The KKK sect’s website contains a map citing locations in all 50 states. Richmond is identified as the Virginia base, with Raleigh in North Carolina.
Ellington said that he had spoken with a Longwood police officer “who said he just recently saw this on CNN that the KKK is under a big recruitment right now.”
But Wednesday night’s distribution appears to have singled out Farmville and Prince Edward County, alone, in the state.
The sheriff’s departments in Buckingham and Cumberland say there were no reports of fliers in those localities and State Police spokesperson, Corinne Geller, replied in a Thursday email to The Herald that the “VSP has not received any additional reports of white supremacist activity last night in the Commonwealth.”
Geller also said that unless the content of a flier contains “a direct threat against a person, entity, ethnic group, religious group, etc…they are protected under the First Amendment as freedom of speech.”
CNN reported in September that similar fliers had been turning up in dozens of US cities over the previous six months and quoted Robert Jones, the ‘Imperial Klaliff’ (Vice-President) of the Loyal White Knights of the KKK, as telling one of CNN’s affiliates, WHNS, that the sandwich bag flier distribution was part of the Klan’s “national night ride,” a recruitment effort that occurs several times a year.
Yes, Ellington said, “apparently…it’s a recruitment attempt to try to get people to call them and then recruit more members into it.”
Last year, fliers were distributed in Farmville on Longwood Avenue, according to Ellington.
“We’ve seen the same thing a year ago,” he said. “And the State Police…they’re aware of it too.

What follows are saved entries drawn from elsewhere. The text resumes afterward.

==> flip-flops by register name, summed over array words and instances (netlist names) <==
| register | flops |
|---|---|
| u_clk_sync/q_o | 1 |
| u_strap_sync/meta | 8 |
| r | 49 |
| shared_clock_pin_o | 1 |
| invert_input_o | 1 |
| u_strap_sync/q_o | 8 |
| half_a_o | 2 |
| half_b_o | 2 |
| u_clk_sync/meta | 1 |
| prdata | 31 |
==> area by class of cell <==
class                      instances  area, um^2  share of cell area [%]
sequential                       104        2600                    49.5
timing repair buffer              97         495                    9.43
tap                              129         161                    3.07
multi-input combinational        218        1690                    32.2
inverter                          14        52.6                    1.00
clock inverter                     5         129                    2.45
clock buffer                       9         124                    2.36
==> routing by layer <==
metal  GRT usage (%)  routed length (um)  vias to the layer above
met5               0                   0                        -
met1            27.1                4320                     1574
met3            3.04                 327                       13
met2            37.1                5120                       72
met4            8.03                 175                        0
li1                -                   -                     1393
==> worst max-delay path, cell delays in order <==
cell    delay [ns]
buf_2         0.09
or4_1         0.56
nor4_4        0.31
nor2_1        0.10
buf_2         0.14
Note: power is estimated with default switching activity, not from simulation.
### src/core/cofbd_pkg.sv
package cofbd_pkg;
  localparam logic [7:0] OFS_INSTR = 8'h00;
  localparam logic [7:0] OFS_DECODE = 8'h04;
  localparam logic [7:0] OFS_RESULT = 8'h08;
  localparam logic [7:0] OFS_FLAGS = 8'h0C;
  localparam logic [7:0] OFS_COUNT = 8'h10;
  localparam logic [7:0] OFS_AUX = 8'h14;
  localparam logic [7:0] OFS_STATES = 8'h18;
  localparam logic [7:0] OFS_EXEC = 8'h1C;
  localparam logic [7:0] OFS_SLEEP = 8'h20;
  localparam int FLG_H = 5;
  localparam int FLG_N = 3;
  localparam int FLG_V = 1;
  localparam int FLG_Z = 2;
  localparam int FLG_C = 0;
  localparam int AUX_C11 = 0;
  localparam int AUX_DEC = 1;
  localparam int AUX_ONCHIP = 2;
  localparam int PAIR_BIT = 7;
  localparam logic [15:0] INSTR_RST = 16'h0000;
  localparam logic [15:0] RESULT_RST = 16'h0000;
  localparam logic [7:0] FLAGS_RST = 8'h80;
  localparam logic [7:0] COUNT_RST = 8'h00;
  localparam logic [7:0] AUX_RST = 8'h04;
  localparam logic [7:0] OP_ADD_W = 8'h09;
  localparam logic [7:0] OP_SUB_W = 8'h19;
  localparam logic [7:0] OP_CMP_W = 8'h1D;
  localparam logic [7:0] OP_SYNC = 8'h6A;
  localparam logic [2:0] SYNC_FIELD = 3'h4;
  localparam logic [15:0] ST_SHORT = 16'h0002;
  localparam logic [15:0] ST_BRANCH = 16'h0004;
  localparam logic [15:0] ST_BSR = 16'h0006;
  localparam logic [15:0] ST_RTS = 16'h0008;
  localparam logic [15:0] ST_RTE = 16'h000A;
  localparam logic [15:0] ST_BLOCK_BASE = 16'h0008;
  typedef enum logic [4:0] {
    CLS_NOP = 5'b00000,
    CLS_SLEEP = 5'b00001,
    CLS_CCR_XFER = 5'b00010,
    CLS_CCR_LOGIC = 5'b00011,
    CLS_ADD = 5'b00100,
    CLS_SUB = 5'b00101,
    CLS_CMP = 5'b00110,
    CLS_INC_DEC = 5'b00111,
    CLS_ADDS_SUBS = 5'b01000,
    CLS_MOV = 5'b01001,
    CLS_ADDX = 5'b01010,
    CLS_SUBX = 5'b01011,
    CLS_DAA = 5'b01100,
    CLS_DAS = 5'b01101,
    CLS_SHIFT = 5'b01110,
    CLS_ROTATE = 5'b01111,
    CLS_LOGIC = 5'b10000,
    CLS_NOT_NEG = 5'b10001,
    CLS_BRANCH = 5'b10010,
    CLS_MULXU = 5'b10011,
    CLS_UNSIGNED_DIVIDE_OP = 5'b10100,
    CLS_RTS = 5'b10101,
    CLS_BSR = 5'b10110,
    CLS_RTE = 5'b10111,
    CLS_JMP = 5'b11000,
    CLS_JSR = 5'b11001,
    CLS_BIT = 5'b11010,
    CLS_BLOCK_MOVE = 5'b11011,
    CLS_UNASSIGNED = 5'b11111
  } cofbd_class_t;
endpackage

They’ve seen them across the state.”
Lt. Hogan said the department doesn’t have a firm count on how many residents found the fliers in their yard last week “because a lot of people just pick them up and throw them in the trash. They don’t call us. But apparently they were scattered throughout The Avenues.”
Farmville police reported the incident to the State Police, as they did last year.
“Yes, every time something like this happens we let the Fusion center know, that’s their intelligence center,” Acting Chief Ellington said, adding that “we are aware of it and we monitor it and stay in contact with the State Police with this type of stuff.”
The Fusion centers were created after the 9/11 attacks, the state police website explains, “as a way to mitigate intelligence gaps and readily share intelligence across all levels of local, state and federal partners” and “to better identify, detect, prevent, and respond to terrorist and criminal activity using an all crimes/all hazards approach.”
Farmville police are asking anyone who might have seen any suspicious vehicles Wednesday night to please contact the department with any description or license plate information (434) 392-9259 or (434) 392-3332.
Sheriff Reed and his department are also keen to make an arrest.
“The guys, they’ve been patrolling and we’re trying to see if we can do some surveillance work to find out who’s dropping this stuff so we can make some charges,” Prince Edward County’s sheriff said.
“Sooner or later, somebody’s going to see somebody dropping them and get us a (license) tag number,” Sheriff Reed said, “and we’re going to charge some people with littering, if nothing else.”